▶ _What the task asks_:
Each entry needs to be given again, character for character.

** Opening Data extract block **

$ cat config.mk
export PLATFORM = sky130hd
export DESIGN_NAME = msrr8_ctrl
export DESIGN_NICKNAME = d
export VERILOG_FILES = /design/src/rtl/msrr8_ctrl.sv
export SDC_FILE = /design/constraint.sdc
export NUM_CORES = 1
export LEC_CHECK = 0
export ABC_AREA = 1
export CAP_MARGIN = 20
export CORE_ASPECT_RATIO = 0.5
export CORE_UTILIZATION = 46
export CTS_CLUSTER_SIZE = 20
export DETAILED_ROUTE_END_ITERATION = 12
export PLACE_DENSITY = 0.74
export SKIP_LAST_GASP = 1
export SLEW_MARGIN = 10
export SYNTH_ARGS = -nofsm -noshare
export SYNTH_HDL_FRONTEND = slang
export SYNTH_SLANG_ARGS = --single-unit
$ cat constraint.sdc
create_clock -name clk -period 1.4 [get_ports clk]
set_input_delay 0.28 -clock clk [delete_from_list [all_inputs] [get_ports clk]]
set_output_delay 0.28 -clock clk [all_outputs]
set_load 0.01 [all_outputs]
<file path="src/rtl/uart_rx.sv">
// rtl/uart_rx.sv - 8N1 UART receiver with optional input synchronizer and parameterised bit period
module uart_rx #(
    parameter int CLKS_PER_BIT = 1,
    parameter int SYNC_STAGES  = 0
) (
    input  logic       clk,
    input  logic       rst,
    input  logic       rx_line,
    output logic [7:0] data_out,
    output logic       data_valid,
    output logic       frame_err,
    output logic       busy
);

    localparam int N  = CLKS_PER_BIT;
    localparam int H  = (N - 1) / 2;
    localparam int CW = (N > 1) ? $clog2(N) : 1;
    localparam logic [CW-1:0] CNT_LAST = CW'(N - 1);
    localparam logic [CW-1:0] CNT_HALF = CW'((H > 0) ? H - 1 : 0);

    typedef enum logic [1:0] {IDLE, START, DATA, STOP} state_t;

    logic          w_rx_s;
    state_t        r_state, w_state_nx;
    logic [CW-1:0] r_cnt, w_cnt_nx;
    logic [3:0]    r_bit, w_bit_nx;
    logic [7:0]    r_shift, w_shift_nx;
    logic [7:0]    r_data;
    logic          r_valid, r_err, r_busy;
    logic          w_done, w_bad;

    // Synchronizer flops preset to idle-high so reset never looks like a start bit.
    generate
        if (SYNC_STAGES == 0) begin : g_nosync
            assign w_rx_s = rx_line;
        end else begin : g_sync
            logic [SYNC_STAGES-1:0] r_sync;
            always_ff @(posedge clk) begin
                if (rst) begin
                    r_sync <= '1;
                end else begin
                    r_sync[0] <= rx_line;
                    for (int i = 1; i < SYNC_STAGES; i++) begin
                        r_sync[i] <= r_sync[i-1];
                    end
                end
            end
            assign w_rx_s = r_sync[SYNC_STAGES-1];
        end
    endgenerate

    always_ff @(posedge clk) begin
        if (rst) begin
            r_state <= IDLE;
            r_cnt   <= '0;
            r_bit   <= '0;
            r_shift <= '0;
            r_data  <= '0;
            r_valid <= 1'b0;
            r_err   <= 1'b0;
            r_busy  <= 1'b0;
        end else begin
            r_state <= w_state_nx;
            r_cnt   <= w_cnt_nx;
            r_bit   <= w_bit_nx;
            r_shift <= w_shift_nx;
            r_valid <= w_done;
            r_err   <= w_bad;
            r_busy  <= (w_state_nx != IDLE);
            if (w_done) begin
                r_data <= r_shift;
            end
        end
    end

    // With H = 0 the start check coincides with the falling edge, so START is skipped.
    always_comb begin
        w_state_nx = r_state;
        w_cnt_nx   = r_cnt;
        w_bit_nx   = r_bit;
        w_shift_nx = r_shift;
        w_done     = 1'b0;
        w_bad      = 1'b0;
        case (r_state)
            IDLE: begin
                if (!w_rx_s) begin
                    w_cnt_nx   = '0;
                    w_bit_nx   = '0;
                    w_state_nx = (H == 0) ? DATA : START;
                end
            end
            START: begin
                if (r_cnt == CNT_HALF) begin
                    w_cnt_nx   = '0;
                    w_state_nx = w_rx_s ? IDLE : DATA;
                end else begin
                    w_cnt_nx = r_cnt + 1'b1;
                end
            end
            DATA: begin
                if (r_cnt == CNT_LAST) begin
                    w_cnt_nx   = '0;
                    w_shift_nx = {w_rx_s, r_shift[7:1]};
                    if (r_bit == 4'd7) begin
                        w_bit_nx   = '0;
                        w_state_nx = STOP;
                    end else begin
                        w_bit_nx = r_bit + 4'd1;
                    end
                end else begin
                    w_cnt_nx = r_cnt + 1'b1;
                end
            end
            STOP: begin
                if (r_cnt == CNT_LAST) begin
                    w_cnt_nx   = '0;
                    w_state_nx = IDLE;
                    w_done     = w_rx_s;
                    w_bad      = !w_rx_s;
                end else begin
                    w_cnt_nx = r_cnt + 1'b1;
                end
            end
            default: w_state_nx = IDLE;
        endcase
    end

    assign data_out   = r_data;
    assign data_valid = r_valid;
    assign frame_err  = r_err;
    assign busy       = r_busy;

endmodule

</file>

** Closing Data extract block **

▶ _Your solution_:
$ cat config.mk
export PLATFORM = sky130hd
export DESIGN_NAME = msrr8_ctrl
export DESIGN_NICKNAME = d
export VERILOG_FILES = /design/src/rtl/msrr8_ctrl.sv
export SDC_FILE = /design/constraint.sdc
export NUM_CORES = 1
export LEC_CHECK = 0
export ABC_AREA = 1
export CAP_MARGIN = 20
export CORE_ASPECT_RATIO = 0.5
export CORE_UTILIZATION = 46
export CTS_CLUSTER_SIZE = 20
export DETAILED_ROUTE_END_ITERATION = 12
export PLACE_DENSITY = 0.74
export SKIP_LAST_GASP = 1
export SLEW_MARGIN = 10
export SYNTH_ARGS = -nofsm -noshare
export SYNTH_HDL_FRONTEND = slang
export SYNTH_SLANG_ARGS = --single-unit
$ cat constraint.sdc
create_clock -name clk -period 1.4 [get_ports clk]
set_input_delay 0.28 -clock clk [delete_from_list [all_inputs] [get_ports clk]]
set_output_delay 0.28 -clock clk [all_outputs]
set_load 0.01 [all_outputs]
<file path="src/rtl/uart_rx.sv">
// rtl/uart_rx.sv - 8N1 UART receiver with optional input synchronizer and parameterised bit period
module uart_rx #(
    parameter int CLKS_PER_BIT = 1,
    parameter int SYNC_STAGES  = 0
) (
    input  logic       clk,
    input  logic       rst,
    input  logic       rx_line,
    output logic [7:0] data_out,
    output logic       data_valid,
    output logic       frame_err,
    output logic       busy
);

    localparam int N  = CLKS_PER_BIT;
    localparam int H  = (N - 1) / 2;
    localparam int CW = (N > 1) ? $clog2(N) : 1;
    localparam logic [CW-1:0] CNT_LAST = CW'(N - 1);
    localparam logic [CW-1:0] CNT_HALF = CW'((H > 0) ? H - 1 : 0);

    typedef enum logic [1:0] {IDLE, START, DATA, STOP} state_t;

    logic          w_rx_s;
    state_t        r_state, w_state_nx;
    logic [CW-1:0] r_cnt, w_cnt_nx;
    logic [3:0]    r_bit, w_bit_nx;
    logic [7:0]    r_shift, w_shift_nx;
    logic [7:0]    r_data;
    logic          r_valid, r_err, r_busy;
    logic          w_done, w_bad;

    // Synchronizer flops preset to idle-high so reset never looks like a start bit.
    generate
        if (SYNC_STAGES == 0) begin : g_nosync
            assign w_rx_s = rx_line;
        end else begin : g_sync
            logic [SYNC_STAGES-1:0] r_sync;
            always_ff @(posedge clk) begin
                if (rst) begin
                    r_sync <= '1;
                end else begin
                    r_sync[0] <= rx_line;
                    for (int i = 1; i < SYNC_STAGES; i++) begin
                        r_sync[i] <= r_sync[i-1];
                    end
                end
            end
            assign w_rx_s = r_sync[SYNC_STAGES-1];
        end
    endgenerate

    always_ff @(posedge clk) begin
        if (rst) begin
            r_state <= IDLE;
            r_cnt   <= '0;
            r_bit   <= '0;
            r_shift <= '0;
            r_data  <= '0;
            r_valid <= 1'b0;
            r_err   <= 1'b0;
            r_busy  <= 1'b0;
        end else begin
            r_state <= w_state_nx;
            r_cnt   <= w_cnt_nx;
            r_bit   <= w_bit_nx;
            r_shift <= w_shift_nx;
            r_valid <= w_done;
            r_err   <= w_bad;
            r_busy  <= (w_state_nx != IDLE);
            if (w_done) begin
                r_data <= r_shift;
            end
        end
    end

    // With H = 0 the start check coincides with the falling edge, so START is skipped.
    always_comb begin
        w_state_nx = r_state;
        w_cnt_nx   = r_cnt;
        w_bit_nx   = r_bit;
        w_shift_nx = r_shift;
        w_done     = 1'b0;
        w_bad      = 1'b0;
        case (r_state)
            IDLE: begin
                if (!w_rx_s) begin
                    w_cnt_nx   = '0;
                    w_bit_nx   = '0;
                    w_state_nx = (H == 0) ? DATA : START;
                end
            end
            START: begin
                if (r_cnt == CNT_HALF) begin
                    w_cnt_nx   = '0;
                    w_state_nx = w_rx_s ? IDLE : DATA;
                end else begin
                    w_cnt_nx = r_cnt + 1'b1;
                end
            end
            DATA: begin
                if (r_cnt == CNT_LAST) begin
                    w_cnt_nx   = '0;
                    w_shift_nx = {w_rx_s, r_shift[7:1]};
                    if (r_bit == 4'd7) begin
                        w_bit_nx   = '0;
                        w_state_nx = STOP;
                    end else begin
                        w_bit_nx = r_bit + 4'd1;
                    end
                end else begin
                    w_cnt_nx = r_cnt + 1'b1;
                end
            end
            STOP: begin
                if (r_cnt == CNT_LAST) begin
                    w_cnt_nx   = '0;
                    w_state_nx = IDLE;
                    w_done     = w_rx_s;
                    w_bad      = !w_rx_s;
                end else begin
                    w_cnt_nx = r_cnt + 1'b1;
                end
            end
            default: w_state_nx = IDLE;
        endcase
    end

    assign data_out   = r_data;
    assign data_valid = r_valid;
    assign frame_err  = r_err;
    assign busy       = r_busy;

endmodule

</file>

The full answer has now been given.